From Observability to Candor

You don't need a complex system to interrogate your infrastructure.

The gold rush is overengineered

Everyone's racing to ship AI-powered ops right now. Fine-tuned anomaly detectors. RAG pipelines over logs. Custom embeddings for trace similarity. MCP servers to expose metrics to LLMs. It's a lot of machinery.

Custom models need labeled data and retraining cycles. RAG needs chunking strategies and vector stores. MCP means building and maintaining a protocol server — when a CLI that returns text does the same job with zero integration overhead.

Most of this is unnecessary. The complexity is in the integration, not the intelligence. We've been treating "AI for ops" as a modeling problem when it's actually a data problem. The companies shipping the most impressive AI ops demos aren't the ones with the best models — they're the ones with the cleanest data pipelines.

Foundation models changed the equation

Large language models already know what a stack trace is. They can parse log lines, reason about latency distributions, and follow a span hierarchy through a distributed system. No training. No fine-tuning. No labeled datasets. They just read.

The missing piece was never intelligence — it was unified telemetry.

Most organizations have logs in one tool, metrics in another, traces in a third. Three query languages, three mental models, three vendor APIs. No single prompt can bridge that fragmentation. You can give a foundation model access to Datadog and Splunk and Jaeger, but you're still asking it to juggle three incompatible worldviews.

Unify the telemetry, give it a SQL interface, and the model does the rest.

Unified observability is the real work

Merge logs, metrics, and traces into one SQL-queryable data lake and you've done 90% of the work. One store. One query language. One interface.

This is what we built with Micromegas: a unified observability platform that stores everything — logs, metrics, spans — in a single lakehouse architecture. Metadata in PostgreSQL, payloads in cheap object storage, queries via Apache Arrow FlightSQL.

The CLI is micromegas-query. SQL in, structured data out. That's the entire API surface a foundation model needs. No MCP server, no custom API, no adapter layer. A CLI that a human can use is a CLI a model can use. The interface is plain text — the one format every foundation model already handles natively.

A markdown file, not a model

The "AI integration" is a skill file — a markdown document describing the schema, safety rules, and common query patterns. About 350 lines. No code. No embeddings. No vector store. No RAG pipeline.

It's the same documentation you'd write for a new on-call engineer: here are the tables, here's how they relate, here's what's expensive to scan, here are the queries that answer the questions people actually ask.
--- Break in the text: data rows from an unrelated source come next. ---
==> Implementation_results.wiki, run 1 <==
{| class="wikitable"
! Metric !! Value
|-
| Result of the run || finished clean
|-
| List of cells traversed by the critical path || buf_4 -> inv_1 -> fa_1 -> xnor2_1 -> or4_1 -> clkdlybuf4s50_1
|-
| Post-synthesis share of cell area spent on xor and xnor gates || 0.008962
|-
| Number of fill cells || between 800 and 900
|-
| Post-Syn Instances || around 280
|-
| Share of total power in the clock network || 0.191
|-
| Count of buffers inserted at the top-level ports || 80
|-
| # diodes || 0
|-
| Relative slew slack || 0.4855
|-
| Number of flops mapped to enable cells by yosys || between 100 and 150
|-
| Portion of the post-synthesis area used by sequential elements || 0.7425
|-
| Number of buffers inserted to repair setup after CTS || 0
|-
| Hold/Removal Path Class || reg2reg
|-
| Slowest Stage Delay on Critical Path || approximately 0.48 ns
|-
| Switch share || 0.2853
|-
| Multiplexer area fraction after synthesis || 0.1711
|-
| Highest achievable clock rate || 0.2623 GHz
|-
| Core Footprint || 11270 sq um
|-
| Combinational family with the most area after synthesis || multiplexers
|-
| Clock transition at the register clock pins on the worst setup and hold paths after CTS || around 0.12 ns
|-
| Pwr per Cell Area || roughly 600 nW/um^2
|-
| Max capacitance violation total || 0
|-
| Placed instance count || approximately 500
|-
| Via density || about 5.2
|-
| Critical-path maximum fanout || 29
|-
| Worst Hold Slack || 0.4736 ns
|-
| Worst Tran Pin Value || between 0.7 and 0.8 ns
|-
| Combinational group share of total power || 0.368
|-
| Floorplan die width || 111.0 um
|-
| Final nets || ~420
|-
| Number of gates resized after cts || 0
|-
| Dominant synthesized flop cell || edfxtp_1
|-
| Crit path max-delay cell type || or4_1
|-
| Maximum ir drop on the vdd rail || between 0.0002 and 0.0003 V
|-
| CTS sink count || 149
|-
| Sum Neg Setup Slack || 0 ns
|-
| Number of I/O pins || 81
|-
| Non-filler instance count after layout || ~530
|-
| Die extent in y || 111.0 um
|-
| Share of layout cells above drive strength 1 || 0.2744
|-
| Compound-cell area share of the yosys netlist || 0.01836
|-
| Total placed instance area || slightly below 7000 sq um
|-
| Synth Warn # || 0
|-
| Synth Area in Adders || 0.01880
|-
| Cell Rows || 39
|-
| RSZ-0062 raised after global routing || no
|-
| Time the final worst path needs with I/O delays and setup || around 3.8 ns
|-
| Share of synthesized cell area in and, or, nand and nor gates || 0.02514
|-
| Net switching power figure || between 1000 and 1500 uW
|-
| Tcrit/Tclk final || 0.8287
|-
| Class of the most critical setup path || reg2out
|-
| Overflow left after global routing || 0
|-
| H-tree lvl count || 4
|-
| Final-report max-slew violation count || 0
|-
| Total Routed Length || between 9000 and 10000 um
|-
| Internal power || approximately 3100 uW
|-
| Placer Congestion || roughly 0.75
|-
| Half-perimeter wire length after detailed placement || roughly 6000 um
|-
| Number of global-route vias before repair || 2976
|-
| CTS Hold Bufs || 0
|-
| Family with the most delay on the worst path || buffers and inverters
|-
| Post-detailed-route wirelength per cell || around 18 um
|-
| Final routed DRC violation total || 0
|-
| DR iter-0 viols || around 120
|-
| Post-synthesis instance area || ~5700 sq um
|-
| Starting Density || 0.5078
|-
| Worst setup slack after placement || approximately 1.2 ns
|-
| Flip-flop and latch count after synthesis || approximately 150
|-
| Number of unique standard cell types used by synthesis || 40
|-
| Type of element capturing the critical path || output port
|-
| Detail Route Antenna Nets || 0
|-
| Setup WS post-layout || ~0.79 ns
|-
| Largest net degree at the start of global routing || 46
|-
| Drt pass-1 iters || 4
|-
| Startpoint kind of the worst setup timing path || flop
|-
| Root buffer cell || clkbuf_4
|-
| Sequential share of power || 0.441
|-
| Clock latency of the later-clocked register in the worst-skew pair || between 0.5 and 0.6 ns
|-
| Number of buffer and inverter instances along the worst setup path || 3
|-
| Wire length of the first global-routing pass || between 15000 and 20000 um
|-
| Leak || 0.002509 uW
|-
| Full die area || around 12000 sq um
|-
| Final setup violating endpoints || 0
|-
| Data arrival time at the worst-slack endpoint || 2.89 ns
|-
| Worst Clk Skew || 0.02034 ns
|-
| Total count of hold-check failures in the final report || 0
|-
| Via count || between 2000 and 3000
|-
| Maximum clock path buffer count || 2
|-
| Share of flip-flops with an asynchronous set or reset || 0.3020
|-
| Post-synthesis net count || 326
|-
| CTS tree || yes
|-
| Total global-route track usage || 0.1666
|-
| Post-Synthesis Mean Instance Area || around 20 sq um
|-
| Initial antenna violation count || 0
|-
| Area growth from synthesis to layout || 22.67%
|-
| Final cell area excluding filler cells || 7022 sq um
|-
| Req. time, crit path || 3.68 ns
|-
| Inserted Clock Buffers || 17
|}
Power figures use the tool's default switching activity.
We wrote a Claude Code skill, but the principle applies to any capable foundation model. Give it documentation and a CLI, and it figures out the rest. The model reads the schema, writes SQL, runs the query, interprets the results, and tells you what's going on.
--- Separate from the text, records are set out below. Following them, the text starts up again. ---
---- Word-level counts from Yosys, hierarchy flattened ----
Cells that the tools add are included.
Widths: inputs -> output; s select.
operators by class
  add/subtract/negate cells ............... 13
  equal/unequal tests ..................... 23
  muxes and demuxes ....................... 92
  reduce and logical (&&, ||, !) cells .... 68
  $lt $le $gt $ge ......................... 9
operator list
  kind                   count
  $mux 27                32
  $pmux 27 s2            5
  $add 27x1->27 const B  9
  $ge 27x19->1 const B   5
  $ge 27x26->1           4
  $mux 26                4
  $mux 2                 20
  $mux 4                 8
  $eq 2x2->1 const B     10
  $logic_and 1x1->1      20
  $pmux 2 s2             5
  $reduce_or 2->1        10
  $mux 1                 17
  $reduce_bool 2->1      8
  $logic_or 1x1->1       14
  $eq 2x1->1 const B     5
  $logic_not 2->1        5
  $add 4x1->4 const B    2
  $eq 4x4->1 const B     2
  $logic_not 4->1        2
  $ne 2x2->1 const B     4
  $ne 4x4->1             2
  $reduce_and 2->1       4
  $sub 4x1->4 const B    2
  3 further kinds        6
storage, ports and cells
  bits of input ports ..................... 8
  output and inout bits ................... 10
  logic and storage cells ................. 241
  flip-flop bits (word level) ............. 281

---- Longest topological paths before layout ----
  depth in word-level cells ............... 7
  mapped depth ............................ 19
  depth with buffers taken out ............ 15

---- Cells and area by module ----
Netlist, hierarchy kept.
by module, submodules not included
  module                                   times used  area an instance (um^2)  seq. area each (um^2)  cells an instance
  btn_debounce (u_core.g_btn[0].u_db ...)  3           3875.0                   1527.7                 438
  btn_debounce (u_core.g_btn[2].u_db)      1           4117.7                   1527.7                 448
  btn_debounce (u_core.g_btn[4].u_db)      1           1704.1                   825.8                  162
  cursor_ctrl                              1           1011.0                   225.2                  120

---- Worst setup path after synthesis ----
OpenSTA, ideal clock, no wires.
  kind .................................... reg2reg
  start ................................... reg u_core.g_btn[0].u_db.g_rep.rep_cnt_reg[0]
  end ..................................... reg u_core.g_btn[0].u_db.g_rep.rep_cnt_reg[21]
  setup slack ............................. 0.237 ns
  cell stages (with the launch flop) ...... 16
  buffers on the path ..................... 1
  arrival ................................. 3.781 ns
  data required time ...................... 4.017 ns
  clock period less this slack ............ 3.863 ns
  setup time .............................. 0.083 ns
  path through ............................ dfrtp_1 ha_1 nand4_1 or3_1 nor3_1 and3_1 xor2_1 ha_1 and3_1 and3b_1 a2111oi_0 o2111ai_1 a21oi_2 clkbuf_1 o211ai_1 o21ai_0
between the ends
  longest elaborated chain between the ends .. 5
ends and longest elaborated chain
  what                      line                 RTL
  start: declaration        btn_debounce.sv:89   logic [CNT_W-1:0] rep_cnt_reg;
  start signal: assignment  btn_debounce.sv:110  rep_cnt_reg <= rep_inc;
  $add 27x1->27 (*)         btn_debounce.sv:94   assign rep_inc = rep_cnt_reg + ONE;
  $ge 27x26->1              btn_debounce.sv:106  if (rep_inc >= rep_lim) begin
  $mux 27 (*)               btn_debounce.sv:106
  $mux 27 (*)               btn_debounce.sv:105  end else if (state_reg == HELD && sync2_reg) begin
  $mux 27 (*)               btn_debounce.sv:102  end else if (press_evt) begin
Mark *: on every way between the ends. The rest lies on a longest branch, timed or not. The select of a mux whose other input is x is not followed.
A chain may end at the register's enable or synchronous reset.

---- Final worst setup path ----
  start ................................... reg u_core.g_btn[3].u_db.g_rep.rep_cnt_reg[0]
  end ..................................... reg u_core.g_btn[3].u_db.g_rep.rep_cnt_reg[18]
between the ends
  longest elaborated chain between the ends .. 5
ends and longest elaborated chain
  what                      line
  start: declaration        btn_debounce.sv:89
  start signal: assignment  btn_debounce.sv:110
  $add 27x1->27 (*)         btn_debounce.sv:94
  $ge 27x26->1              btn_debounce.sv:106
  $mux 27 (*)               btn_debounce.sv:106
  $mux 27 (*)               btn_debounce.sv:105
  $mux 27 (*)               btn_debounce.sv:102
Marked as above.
You ask "what errors spiked in the last hour?" and get a straight answer — not a dashboard to squint at. Ask a follow-up — "show me the stack traces for those errors" — and it writes the next query, correlates the data, and explains what it found. The conversation is the investigation.

Candor

Observability is passive. You look at dashboards. You set up alerts. You wait for something to turn red, then you start investigating.

Candor is active. You ask questions and get answers. You have a conversation with your running systems, and they tell you what's actually happening.

Systems that tell it like it is.

If your data is unified and queryable, the foundation model is the last mile. And it's already built. Customize a skill file with your schemas — which tables are cheap to scan, which need tight time ranges, how to pivot from process metadata down to logs or spans. That's the whole integration. A markdown file and a CLI.

The tooling for candor already exists. The question is whether your telemetry is ready for it.